> _What you are asked to do_:
Retype exactly the lines below, beginning with the first and ending with the line where "<tr><td>Maximum clock skew" appears.

━━━━━ Given records ━━━━━

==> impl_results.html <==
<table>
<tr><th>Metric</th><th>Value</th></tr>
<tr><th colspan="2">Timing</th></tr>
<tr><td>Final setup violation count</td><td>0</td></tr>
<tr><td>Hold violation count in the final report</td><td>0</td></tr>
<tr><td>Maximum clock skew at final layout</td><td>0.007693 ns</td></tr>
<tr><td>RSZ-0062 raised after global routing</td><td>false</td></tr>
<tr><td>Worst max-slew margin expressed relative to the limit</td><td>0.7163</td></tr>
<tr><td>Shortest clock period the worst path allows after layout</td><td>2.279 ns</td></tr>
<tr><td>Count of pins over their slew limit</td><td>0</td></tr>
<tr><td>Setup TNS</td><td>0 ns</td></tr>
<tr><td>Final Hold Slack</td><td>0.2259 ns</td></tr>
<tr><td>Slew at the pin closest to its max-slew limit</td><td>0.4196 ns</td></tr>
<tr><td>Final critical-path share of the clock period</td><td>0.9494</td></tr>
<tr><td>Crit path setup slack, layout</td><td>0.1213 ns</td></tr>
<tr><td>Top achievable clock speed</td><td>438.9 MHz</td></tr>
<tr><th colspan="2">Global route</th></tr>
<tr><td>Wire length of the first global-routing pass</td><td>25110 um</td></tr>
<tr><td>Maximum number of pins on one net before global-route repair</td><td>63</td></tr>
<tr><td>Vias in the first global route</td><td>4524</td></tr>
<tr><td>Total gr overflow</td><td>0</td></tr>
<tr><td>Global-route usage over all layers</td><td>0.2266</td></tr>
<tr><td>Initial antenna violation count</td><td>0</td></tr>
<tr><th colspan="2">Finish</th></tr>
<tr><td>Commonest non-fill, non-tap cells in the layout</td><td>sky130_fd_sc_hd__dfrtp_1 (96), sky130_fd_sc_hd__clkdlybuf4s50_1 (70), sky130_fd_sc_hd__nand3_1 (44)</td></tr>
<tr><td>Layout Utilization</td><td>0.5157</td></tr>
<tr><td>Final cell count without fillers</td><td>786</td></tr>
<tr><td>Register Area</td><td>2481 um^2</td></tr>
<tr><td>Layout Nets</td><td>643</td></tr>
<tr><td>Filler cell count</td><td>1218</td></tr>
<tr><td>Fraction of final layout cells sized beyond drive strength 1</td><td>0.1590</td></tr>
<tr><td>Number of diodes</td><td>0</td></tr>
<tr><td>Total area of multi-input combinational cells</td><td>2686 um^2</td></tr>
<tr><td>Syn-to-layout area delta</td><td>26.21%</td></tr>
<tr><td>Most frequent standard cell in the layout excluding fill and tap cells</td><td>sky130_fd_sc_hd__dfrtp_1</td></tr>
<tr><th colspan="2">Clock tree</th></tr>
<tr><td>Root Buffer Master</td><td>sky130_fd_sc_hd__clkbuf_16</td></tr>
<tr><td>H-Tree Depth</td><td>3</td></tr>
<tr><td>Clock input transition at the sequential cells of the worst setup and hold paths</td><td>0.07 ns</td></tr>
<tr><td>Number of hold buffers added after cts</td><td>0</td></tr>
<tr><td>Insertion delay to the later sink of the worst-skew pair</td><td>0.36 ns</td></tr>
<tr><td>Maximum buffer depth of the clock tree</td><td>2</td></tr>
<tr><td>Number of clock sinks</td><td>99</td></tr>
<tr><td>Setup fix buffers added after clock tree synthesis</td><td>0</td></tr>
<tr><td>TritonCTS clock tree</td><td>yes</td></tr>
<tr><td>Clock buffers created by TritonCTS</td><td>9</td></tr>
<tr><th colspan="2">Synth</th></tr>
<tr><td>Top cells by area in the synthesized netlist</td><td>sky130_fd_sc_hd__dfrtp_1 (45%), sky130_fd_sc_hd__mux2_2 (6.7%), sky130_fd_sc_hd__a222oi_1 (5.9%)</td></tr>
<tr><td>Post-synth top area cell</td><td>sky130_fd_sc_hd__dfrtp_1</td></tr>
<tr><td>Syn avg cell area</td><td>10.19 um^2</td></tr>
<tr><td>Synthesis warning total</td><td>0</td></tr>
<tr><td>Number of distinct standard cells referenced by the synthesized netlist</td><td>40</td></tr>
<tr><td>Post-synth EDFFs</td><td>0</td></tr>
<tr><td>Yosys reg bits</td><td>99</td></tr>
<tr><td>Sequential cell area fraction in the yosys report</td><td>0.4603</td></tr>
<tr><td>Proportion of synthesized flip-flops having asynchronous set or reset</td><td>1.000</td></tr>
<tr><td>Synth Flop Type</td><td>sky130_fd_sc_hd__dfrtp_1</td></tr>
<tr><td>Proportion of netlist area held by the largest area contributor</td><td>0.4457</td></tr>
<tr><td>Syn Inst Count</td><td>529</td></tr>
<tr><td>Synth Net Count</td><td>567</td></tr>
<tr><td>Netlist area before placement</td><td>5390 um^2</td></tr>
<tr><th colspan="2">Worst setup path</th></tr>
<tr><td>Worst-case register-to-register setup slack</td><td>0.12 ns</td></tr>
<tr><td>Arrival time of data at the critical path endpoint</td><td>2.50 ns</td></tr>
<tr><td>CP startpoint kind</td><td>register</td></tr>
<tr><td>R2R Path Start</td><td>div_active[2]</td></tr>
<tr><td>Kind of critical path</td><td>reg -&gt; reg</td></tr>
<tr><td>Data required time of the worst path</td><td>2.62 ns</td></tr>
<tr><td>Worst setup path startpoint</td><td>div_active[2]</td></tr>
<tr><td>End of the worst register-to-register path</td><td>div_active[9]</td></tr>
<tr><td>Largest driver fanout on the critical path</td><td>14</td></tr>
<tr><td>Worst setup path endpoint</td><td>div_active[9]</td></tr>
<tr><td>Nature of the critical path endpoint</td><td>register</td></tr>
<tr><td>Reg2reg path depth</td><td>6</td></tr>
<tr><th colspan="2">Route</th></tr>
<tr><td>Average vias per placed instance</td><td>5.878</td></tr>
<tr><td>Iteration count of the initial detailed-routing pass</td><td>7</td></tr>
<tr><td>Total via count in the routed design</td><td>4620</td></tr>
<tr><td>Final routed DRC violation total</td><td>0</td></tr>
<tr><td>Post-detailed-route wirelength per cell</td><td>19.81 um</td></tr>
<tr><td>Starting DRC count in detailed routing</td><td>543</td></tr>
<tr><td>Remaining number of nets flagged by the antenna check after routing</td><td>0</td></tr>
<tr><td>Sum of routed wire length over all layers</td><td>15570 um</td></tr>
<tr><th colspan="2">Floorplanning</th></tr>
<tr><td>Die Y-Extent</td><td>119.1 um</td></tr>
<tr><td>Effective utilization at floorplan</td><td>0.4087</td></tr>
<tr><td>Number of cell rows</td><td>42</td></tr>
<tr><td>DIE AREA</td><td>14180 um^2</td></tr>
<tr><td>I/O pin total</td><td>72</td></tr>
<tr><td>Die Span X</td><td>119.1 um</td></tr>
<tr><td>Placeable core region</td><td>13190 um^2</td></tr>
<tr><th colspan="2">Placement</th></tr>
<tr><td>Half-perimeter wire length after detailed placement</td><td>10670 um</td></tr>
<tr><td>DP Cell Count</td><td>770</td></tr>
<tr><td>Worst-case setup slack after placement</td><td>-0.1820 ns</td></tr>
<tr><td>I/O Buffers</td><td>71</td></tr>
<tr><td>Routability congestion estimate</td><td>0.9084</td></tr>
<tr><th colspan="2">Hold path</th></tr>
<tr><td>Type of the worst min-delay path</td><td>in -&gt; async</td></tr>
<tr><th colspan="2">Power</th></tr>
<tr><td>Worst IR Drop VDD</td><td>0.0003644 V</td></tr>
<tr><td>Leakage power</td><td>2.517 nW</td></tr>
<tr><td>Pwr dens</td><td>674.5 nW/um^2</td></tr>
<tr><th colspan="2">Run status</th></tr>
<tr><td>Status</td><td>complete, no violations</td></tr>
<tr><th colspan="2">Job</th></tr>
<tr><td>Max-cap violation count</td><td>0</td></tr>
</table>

━━━━━

> _Exercise result_:
==> impl_results.html <==
<table>
<tr><th>Metric</th><th>Value</th></tr>
<tr><th colspan="2">Timing</th></tr>
<tr><td>Final setup violation count</td><td>0</td></tr>
<tr><td>Hold violation count in the final report</td><td>0</td></tr>
<tr><td>Maximum clock skew at final layout</td><td>0.007693 ns</td></tr>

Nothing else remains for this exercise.